RIO - De novo, após quase meio milênio, duas mulheres estão à frente do destino da Escócia e de sua relação com o restante das Ilhas Britânicas. A escocesa Nicola Sturgeon e inglesa Theresa May reeditarão um drama iniciado há 449 anos pelas rainhas Maria Stuart, da Escócia, e Elizabeth I, da Inglaterra. A diferença é que o embate entre as duas primas terminou não com a separação, mas com a união dos dois reinos sob um só monarca — após a soberana da Escócia ser decapitada por conspiração para matar a rival em 1587.
Escoceses e ingleses sempre viveram às turras, e não foi por acaso que o imperador romano Adriano mandou construir uma muralha no Norte de sua colônia Britannia, a fim de conter os belicosos caledônios. Na Idade Média, os dois reinos, já independentes, continuaram a tradição de brigar um com o outro.

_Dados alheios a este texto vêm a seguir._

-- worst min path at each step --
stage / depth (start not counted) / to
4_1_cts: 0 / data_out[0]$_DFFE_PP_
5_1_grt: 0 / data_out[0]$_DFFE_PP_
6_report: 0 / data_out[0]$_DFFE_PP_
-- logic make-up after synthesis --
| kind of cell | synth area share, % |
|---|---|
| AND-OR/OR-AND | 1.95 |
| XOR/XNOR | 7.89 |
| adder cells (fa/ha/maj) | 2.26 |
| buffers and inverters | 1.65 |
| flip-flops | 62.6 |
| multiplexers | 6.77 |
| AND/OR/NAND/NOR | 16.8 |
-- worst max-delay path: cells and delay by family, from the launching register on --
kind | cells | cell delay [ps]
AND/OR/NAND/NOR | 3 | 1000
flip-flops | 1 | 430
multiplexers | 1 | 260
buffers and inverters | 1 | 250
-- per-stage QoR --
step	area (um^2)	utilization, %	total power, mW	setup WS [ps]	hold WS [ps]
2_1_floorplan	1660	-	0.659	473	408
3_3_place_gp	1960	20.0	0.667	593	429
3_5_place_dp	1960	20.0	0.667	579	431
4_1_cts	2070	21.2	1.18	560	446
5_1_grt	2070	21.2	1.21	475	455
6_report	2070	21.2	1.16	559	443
<file path="./run.sh">
#!/bin/bash
# OpenROAD 26Q1-2900-gdf79404cd8, Yosys 0.63+post, stock flow scripts
make -C /OpenROAD-flow-scripts/flow DESIGN_CONFIG=/design/flow/config.mk WORK_HOME=/design/flow/orfs finish
</file>
<file path="./config.mk">
export PLATFORM = sky130hd
export DESIGN_NAME = vga_controller
export DESIGN_NICKNAME = vga_controller
export VERILOG_FILES = /design/flow/design.v
export SDC_FILE = /design/flow/constraint.sdc
export NUM_CORES = 4
export LEC_CHECK = 1
export CORE_UTILIZATION = 40
</file>
<file path="./constraint.sdc">
current_design vga_controller

set clk_period 1.6
set clk_io_pct 0.2

create_clock -name clk0 -period $clk_period [get_ports {clk_100MHz}]

set non_clock_inputs [all_inputs -no_clocks]
set_input_delay [expr $clk_period * $clk_io_pct] -clock clk0 $non_clock_inputs
set_output_delay [expr $clk_period * $clk_io_pct] -clock clk0 [all_outputs]
</file>
<file path="./design.v">
`timescale 1ns / 1ps
module vga_controller(
    input clk_100MHz,    
    input reset,         
    output video_on,     
    output hsync,        
    output vsync,        
    output p_tick,       
    output [9:0] x,      
    output [9:0] y       
    );
    parameter HD = 640;              
    parameter HF = 48;               
    parameter HB = 16;               
    parameter HR = 96;               
    parameter HMAX = HD+HF+HB+HR-1;  
    parameter VD = 480;              
    parameter VF = 10;               
    parameter VB = 33;               
    parameter VR = 2;                
    parameter VMAX = VD+VF+VB+VR-1;  
	reg  [1:0] r_25MHz;
	wire w_25MHz;
	always @(posedge clk_100MHz or posedge reset)
		if(reset)
		  r_25MHz <= 0;
		else
		  r_25MHz <= r_25MHz + 1;
	assign w_25MHz = (r_25MHz == 0) ? 1 : 0;  
    reg [9:0] h_count_reg, h_count_next;
    reg [9:0] v_count_reg, v_count_next;
    reg v_sync_reg, h_sync_reg;
    wire v_sync_next, h_sync_next;
    always @(posedge clk_100MHz or posedge reset)
        if(reset) begin
            v_count_reg <= 0;
            h_count_reg <= 0;
            v_sync_reg  <= 1'b0;
            h_sync_reg  <= 1'b0;
        end
        else begin
            v_count_reg <= v_count_next;
            h_count_reg <= h_count_next;
            v_sync_reg  <= v_sync_next;
            h_sync_reg  <= h_sync_next;
        end
    always @(posedge w_25MHz or posedge reset)       
        if(reset)
            h_count_next = 0;
        else
            if(h_count_reg == HMAX)                  
                h_count_next = 0;
            else
                h_count_next = h_count_reg + 1;         
    always @(posedge w_25MHz or posedge reset)
        if(reset)
            v_count_next = 0;
        else
            if(h_count_reg == HMAX)                  
                if((v_count_reg == VMAX))            
                    v_count_next = 0;
                else
                    v_count_next = v_count_reg + 1;
    assign h_sync_next = (h_count_reg >= (HD+HB) && h_count_reg <= (HD+HB+HR-1));
    assign v_sync_next = (v_count_reg >= (VD+VB) && v_count_reg <= (VD+VB+VR-1));
    assign video_on = (h_count_reg < HD) && (v_count_reg < VD);  
    assign hsync  = h_sync_reg;
    assign vsync  = v_sync_reg;
    assign x      = h_count_reg;
    assign y      = v_count_reg;
    assign p_tick = w_25MHz;
endmodule
</file>
==> impl_metrics.tcl <==
# flow metrics
set metrics [dict create \
    core_area_sq_um 4440 \
    ys_cells 157 \
    warnings 31 \
    grt_pass1_wl_mm 5.67 \
    drive_gt1_share_pct 22.7 \
    power-per-cell-area_nw_per_um2 412 \
    grt_pass1_vias 1180 \
    post-route-util_pct 53.6 \
    routabilityCongestion 0.822 \
    ys_chip_area_sq_um 1890 \
    unclocked_regs 20 \
    critPathCaptureType "output pin" \
    yosysWarnings 1 \
    finalClockSkew_ns 0.00375 \
    r2r-start "v_count_reg[6]$_DFF_PP0_" \
    chipArea_sq_um 5000 \
    num_rows 24 \
    clk_pin_slew_ns 0.08 \
    status "finished clean" \
    dpl.hpwl_mm 2.30 \
    edf_count 0 \
    area_growth_syn_to_layout_pct 26.2 \
    firstDrtPassIters 20 \
    yosysMostFrequentCell "dfrtp_1" \
    final_antenna_net_count 0 \
    r2r_slack_ns 0.27 \
    fill_cells 387 \
    hold_class "in -> async" \
    area_leaders "dfrtp_1 58%, ha_1 5.3%, xnor2_1 3.7%" \
    grt_max_degree 45 \
    die_x_microns 70.7 \
    clk_path_buf_depth 2 \
    num_vias 1279 \
    worstPathMaxFanout 8 \
    period_minus_slack_ns 1.54 \
    synth_cell_types 37 \
    fin_crit_sh_pct 96.5 \
    drv_cap 0 \
    syn_inst 157 \
    crit_required_ns 1.28 \
    wire_per_inst_microns 12.9 \
    cts_tree "yes" \
    p_leak_nw 1.04 \
    crit_slowest_cell "clkdlybuf4s50_1" \
    synth_area_sq_um 1890 \
    antenna_found_initial 0 \
    max_stage_delay_ns 0.46 \
    fmax_ghz 0.648 \
    top_level_ports 26 \
    first_iter_violations 57 \
    r2r-end "v_sync_reg$_DFF_PP0_" \
    place_area_sq_um 2250 \
    clockRootBuffer "clkbuf_8" \
    synthTopCellsByCount "44 x dfrtp_1, 18 x nand2_1, 9 x nand3_1" \
    synth_area_per_cell_sq_um 12.0 \
    clk_latency_ns 0.26 \
    antenna_cells 0 \
    rsz0062_at_grt "no" \
    async_flop_share_pct 100 \
    fin_area_sq_um 2380 \
    ff_type "dfrtp_1" \
    untimed_endpoints 40 \
    fin_tns_setup_ns 0 \
    top_area_cell "dfrtp_1" \
    power.total_mw 0.982 \
    final-setup-viol-count 0 \
    maxSlewViolCount 0 \
    fp.dieH_microns 70.7 \
    criticalPathCategory "reg -> out" \
    vias_per_cell 5.12 \
    synth_top_area_share_pct 58.4 \
    h-tree-depth 1 \
    hold_viol_final 0 \
    grt_use_total_pct 14.9 \
    fp_util_pct 42.5 \
    cts_buffers 3 \
    synth_seq_share_pct 58.4 \
    drcViolationCount 0 \
    crit_path_cell_trace "buf_4, clkdlybuf4s50_1" \
    tightestPinTransition_ns 0.334 \
    cp.arrival_ns 1.22 \
    slew_headroom_pct 77.7 \
    cts_hold_buf 0 \
    reg2reg_depth 5 \
    grt_overflow 0 \
    vdd_drop_max_mv 0.430 \
    ys.flops 44 \
    io_buffer_count 25 \
    worstSetupStartpointType "flop" \
    routed_wl_mm 3.24 \
]
[kinds of logic (layout without fill, tap and decap cells)]
group,Yosys count,in the layout,share of synthesized area [%]
compound gates,17,17,6.23
xor+xnor,12,12,5.57
fa+ha+maj,8,8,5.31
buf+inv,13,54,4.24
flops,44,44,58.4
simple gates,63,63,20.3
[layout make-up]
class                   count  area, sq um  share of cell area (%)
multi-input cells         100          718                    30.2
clock buffers               3         41.3                    1.73
well taps                  52         65.1                    2.73
inverters                   8         30.0                    1.26
flip-flops and latches     44         1110                    46.6
repair buffers             43          417                    17.5
[per-stage QoR]
| step | setup slack, ns | std cells | hold WS (ns) |
|---|---|---|---|
| 5_1_grt | 0.00416 | 250 | 0.437 |
| 3_3_place_gp | 0.159 | 241 | 0.397 |
| 2_1_floorplan | 0.249 | 157 | 0.386 |
| 6_report | 0.0565 | 250 | 0.403 |
| 3_5_place_dp | 0.167 | 241 | 0.397 |
| 4_1_cts | 0.0000202 | 246 | 0.411 |
[placed cells by master, fill, tap and decap left out, types with 2 or more instances in the layout]
| cell | netlist | layout |
|---|---|---|
| xnor2_1 | 8 | 8 |
| a311oi_1 | 2 | 2 |
| o21ai_2 | 5 | 5 |
| xor2_1 | 4 | 4 |
| dfrtp_1 | 44 | 37 |
| nand2_1 | 18 | 18 |
| dfrtp_2 | 0 | 7 |
| nand2b_1 | 3 | 3 |
| inv_1 | 8 | 6 |
| buf_4 | 0 | 11 |
| dlygate4sd2_1 | 0 | 3 |
| nand4_1 | 6 | 6 |
| clkdlybuf4s50_1 | 0 | 22 |
| clkbuf_8 | 0 | 3 |
| a21oi_1 | 2 | 2 |
| ha_1 | 8 | 7 |
| buf_6 | 4 | 6 |
| nor3_1 | 3 | 3 |
| inv_2 | 0 | 2 |
| o21ai_0 | 5 | 4 |
| nand3_1 | 9 | 9 |
| nor2_1 | 7 | 7 |
[power by group]
group	total [mW]	switching, mW	internal (mW)
Combinational	0.0288	0.0214	0.00739
Sequential	0.605	0	0.605
Clock	0.348	0.180	0.168
Total	0.982	0.201	0.781
[worst max-delay path by stage]
| stage | startpoint | depth (start not counted) | slack (ns) | endpoint |
|---|---|---|---|---|
| 4_1_cts | v_count_reg[0]$_DFF_PP0_ | 1 | 0.00002 | y[0] |
| 5_1_grt | h_count_reg[7]$_DFF_PP0_ | 2 | 0.004 | x[7] |
| 6_report | h_count_reg[9]$_DFF_PP0_ | 2 | 0.06 | x[9] |
[per-layer routing]
layer / part of all wire, % / routed length (microns) / track usage [%]
met5: 0 / 0 / 0
met4: 0.77 / 25 / 1.11
met2: 46 / 1500 / 22.9
met3: 4.5 / 146 / 2.31
met1: 48 / 1570 / 25.0
[worst max-delay path, delay by kind of cell, from the launching register on]
kind     cells  cell delay, ns
buf+inv      2            0.62
flops        1            0.35
[repair_timing]
action / CTS / global route
setup buffers: 2 / 4
resized: 10 / 11
pin swaps: 3 / 0
endpoints found under the setup margin: 2 / 11
Power is estimated from default activity; no workload was simulated.
<file path="flow/config.mk">
export PLATFORM = sky130hd
export DESIGN_NAME = pluto_servo
export DESIGN_NICKNAME = pluto_servo
export VERILOG_FILES = /design/flow/design.v
export SDC_FILE = /design/flow/constraint.sdc
export NUM_CORES = 4
export LEC_CHECK = 1
export CORE_UTILIZATION = 50
</file>
<file path="flow/constraint.sdc">
current_design pluto_servo

set clk_period 5.5
set clk_io_pct 0.2

create_clock -name clk0 -period $clk_period [get_ports {clk}]

set non_clock_inputs [all_inputs -no_clocks]
set_input_delay [expr $clk_period * $clk_io_pct] -clock clk0 $non_clock_inputs
set_output_delay [expr $clk_period * $clk_io_pct] -clock clk0 [all_outputs]
</file>
<file path="flow/design.v">
module quad(clk, A, B, Z, zr, out);
parameter W=14;
input clk, A, B, Z, zr;
reg [(W-1):0] c, i; reg zl;
output [2*W:0] out = { zl, i, c };
reg [2:0] Ad, Bd;
reg [2:0] Zc;
always @(posedge clk) Ad <= {Ad[1:0], A};
always @(posedge clk) Bd <= {Bd[1:0], B};
wire good_one = &Zc;
wire good_zero = ~|Zc;
reg last_good;
wire index_pulse = good_one && ! last_good;
wire count_enable = Ad[1] ^ Ad[2] ^ Bd[1] ^ Bd[2];
wire count_direction = Ad[1] ^ Bd[2];
always @(posedge clk)
begin
    if(Z && !good_one) Zc <= Zc + 2'b1;
    else if(!good_zero) Zc <= Zc - 2'b1;
    if(good_one) last_good <= 1;
    else if(good_zero) last_good <= 0;
    if(count_enable)
    begin
	if(count_direction) c <= c + 1'd1;
	else c <= c - 1'd1;
    end 
    if(index_pulse) begin
	i <= c;
	zl <= 1;
    end else if(zr) begin
	zl <= 0;
    end
end
endmodule
module pluto_servo(clk, led, nConfig, epp_nReset, pport_data, nWrite, nWait, nDataStr,
	nAddrStr, dout, din, quadA, quadB, quadZ, up, down);
parameter QW=14;
input clk;
output led, nConfig;
inout [7:0] pport_data;
input nWrite;
output nWait;
input nDataStr, nAddrStr, epp_nReset;
wire do_tristate;
reg[9:0] real_dout; output [9:0] dout = do_tristate ? 10'bZZZZZZZZZZ : real_dout; 
input [7:0] din;
input [3:0] quadA;
input [3:0] quadB;
input [3:0] quadZ;
wire[3:0] real_up; output [3:0] up = do_tristate ? 4'bZZZZ : real_up;
wire[3:0] real_down; output [3:0] down = do_tristate ? 4'bZZZZ : real_down;
reg Zpolarity;
wire [2*QW:0] quad0, quad1, quad2, quad3;
wire do_enable_wdt;
wire pwm_at_top;
wdt w(clk, do_enable_wdt, pwm_at_top, do_tristate);
reg [10:0] pwmcnt;
wire [10:0] top = 11'd2046;
assign pwm_at_top = (pwmcnt == top);
reg [15:0] pwm0, pwm1, pwm2, pwm3;
always @(posedge clk) begin
    if(pwm_at_top) pwmcnt <= 0;
    else pwmcnt <= pwmcnt + 11'd1;
end
wire [10:0] pwmrev = { 
    pwmcnt[4], pwmcnt[5], pwmcnt[6], pwmcnt[7], pwmcnt[8], pwmcnt[9],
    pwmcnt[10], pwmcnt[3:0]};
wire [10:0] pwmcmp0 = pwm0[14] ? pwmrev : pwmcnt;
wire pwmact0 = pwm0[10:0] > pwmcmp0;
wire pwmact1 = pwm1[10:0] > pwmcmp0;
wire pwmact2 = pwm2[10:0] > pwmcmp0;
wire pwmact3 = pwm3[10:0] > pwmcmp0;
assign real_up[0] = pwm0[12] ^ (pwm0[15] ? 1'd0 : pwmact0);
assign real_up[1] = pwm1[12] ^ (pwm1[15] ? 1'd0 : pwmact1);
assign real_up[2] = pwm2[12] ^ (pwm2[15] ? 1'd0 : pwmact2);
assign real_up[3] = pwm3[12] ^ (pwm3[15] ? 1'd0 : pwmact3);
assign real_down[0] = pwm0[13] ^ (~pwm0[15] ? 1'd0 : pwmact0);
assign real_down[1] = pwm1[13] ^ (~pwm1[15] ? 1'd0 : pwmact1);
assign real_down[2] = pwm2[13] ^ (~pwm2[15] ? 1'd0 : pwmact2);
assign real_down[3] = pwm3[13] ^ (~pwm3[15] ? 1'd0 : pwmact3);
reg qtest;
wire qr0, qr1, qr2, qr3;
quad q0(clk, qtest ? real_dout[0] : quadA[0], qtest ? real_dout[1] : quadB[0], qtest ? real_dout[2] : quadZ[0]^Zpolarity, qr0, quad0);
quad q1(clk, quadA[1], quadB[1], quadZ[1]^Zpolarity, qr1, quad1);
quad q2(clk, quadA[2], quadB[2], quadZ[2]^Zpolarity, qr2, quad2);
quad q3(clk, quadA[3], quadB[3], quadZ[3]^Zpolarity, qr3, quad3);
wire EPP_write = ~nWrite;
wire EPP_read = nWrite;
wire EPP_addr_strobe = ~nAddrStr;
wire EPP_data_strobe = ~nDataStr;
wire EPP_strobe = EPP_data_strobe | EPP_addr_strobe;
wire EPP_wait; assign nWait = ~EPP_wait;
wire [7:0] EPP_datain = pport_data;
wire [7:0] EPP_dataout; assign pport_data = EPP_dataout;
reg [4:0] EPP_strobe_reg;
always @(posedge clk) EPP_strobe_reg <= {EPP_strobe_reg[3:0], EPP_strobe};
wire EPP_strobe_edge1 = (EPP_strobe_reg[2:1]==2'b01);
assign EPP_wait = EPP_strobe_reg[4];
reg[4:0] addr_reg;
reg[7:0] lowbyte;
always @(posedge clk)
    if(EPP_strobe_edge1 & EPP_write & EPP_addr_strobe) begin
        addr_reg <= EPP_datain[4:0];
    end
    else if(EPP_strobe_edge1 & !EPP_addr_strobe) addr_reg <= addr_reg + 4'd1;
always @(posedge clk) begin
    if(EPP_strobe_edge1 & EPP_write & EPP_data_strobe) begin
        if(addr_reg[3:0] == 4'd1)      pwm0 <= { EPP_datain, lowbyte };
        else if(addr_reg[3:0] == 4'd3) pwm1 <= { EPP_datain, lowbyte };
        else if(addr_reg[3:0] == 4'd5) pwm2 <= { EPP_datain, lowbyte };
        else if(addr_reg[3:0] == 4'd7) pwm3 <= { EPP_datain, lowbyte };
        else if(addr_reg[3:0] == 4'd9) begin
            real_dout <= { EPP_datain[1:0], lowbyte };
            Zpolarity <= EPP_datain[7];
            qtest <= EPP_datain[5];
        end
        else lowbyte <= EPP_datain;
    end
end
reg [31:0] data_buf;
always @(posedge clk) begin
    if(EPP_strobe_edge1 & EPP_read && addr_reg[1:0] == 2'd0) begin
        if(addr_reg[4:2] == 3'd0) data_buf <= quad0;
        else if(addr_reg[4:2] == 3'd1) data_buf <= quad1;
        else if(addr_reg[4:2] == 3'd2) data_buf <= quad2;
        else if(addr_reg[4:2] == 3'd3) data_buf <= quad3;
        else if(addr_reg[4:2] == 3'd4)
            data_buf <= {quadA, quadB, quadZ, din};
    end
end
wire [7:0] data_reg = addr_reg[1:0] == 2'd1 ? data_buf[7:0] :
                         (addr_reg[1:0] == 2'd2 ? data_buf[15:8] :
                         (addr_reg[1:0] == 2'd3 ? data_buf[23:16] :
                         data_buf[31:24]));
wire [7:0] EPP_data_mux = data_reg;
assign EPP_dataout = (EPP_read & EPP_wait) ? EPP_data_mux : 8'hZZ;
assign do_enable_wdt = EPP_strobe_edge1 & EPP_write & EPP_data_strobe & (addr_reg[3:0] == 4'd9) & EPP_datain[6];
assign qr0 = EPP_strobe_edge1 & EPP_read & EPP_data_strobe & (addr_reg[4:2] == 3'd0);
assign qr1 = EPP_strobe_edge1 & EPP_read & EPP_data_strobe & (addr_reg[4:2] == 3'd1);
assign qr2 = EPP_strobe_edge1 & EPP_read & EPP_data_strobe & (addr_reg[4:2] == 3'd2);
assign qr3 = EPP_strobe_edge1 & EPP_read & EPP_data_strobe & (addr_reg[4:2] == 3'd3);
assign led = do_tristate ? 1'BZ : (real_up[0] ^ real_down[0]);
assign nConfig = epp_nReset;  
endmodule
module wdt(clk, ena, cnt, out);
input clk, ena, cnt;
output out;
reg [6:0] timer;
wire timer_top = (timer == 7'd127);
reg internal_enable;
wire out = internal_enable && timer_top;
always @(posedge clk) begin
    if(ena) begin
	internal_enable <= 1;
	timer <= 0;
    end else if(cnt && !timer_top) timer <= timer + 7'd1;
end
endmodule
</file>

A situação perdurou até a ascensão de Maria Stuart ao trono escocês em 1542, apenas seis dias após seu nascimento, com a morte do pai logo após a Batalha de Solway Moss, contra... os ingleses. Sobrinha-neta do rei inglês Henrique VIII — pai de Elizabeth — pelo lado da avó paterna, ela a partir de 1571, já destronada na Escócia, envolveu-se numa série de conspirações para tomar o trono à prima.
Após anos confinada, Maria Stuart foi finalmente levada a julgamento em 1586 por um novo complô para assassinar a soberana. Elizabeth levou três meses para assinar a sentença, mas Maria Stuart acabou subindo ao cadafalso em fevereiro de 1587. Por ironia do destino, seu filho Jaime VI, que lhe sucedera no trono escocês, recebeu também a coroa inglesa em 1603 como Jaime I, quando Elizabeth I, que nunca se casara, morreu sem deixar herdeiros diretos. Um século depois, em 1707, os Parlamentos dos dois países, que haviam se mantido separados, fundiram-se formando o Reino Unido da Grã-Bretanha. Elizabeth II é a 13ª geração de descendentes de Maria Stuart.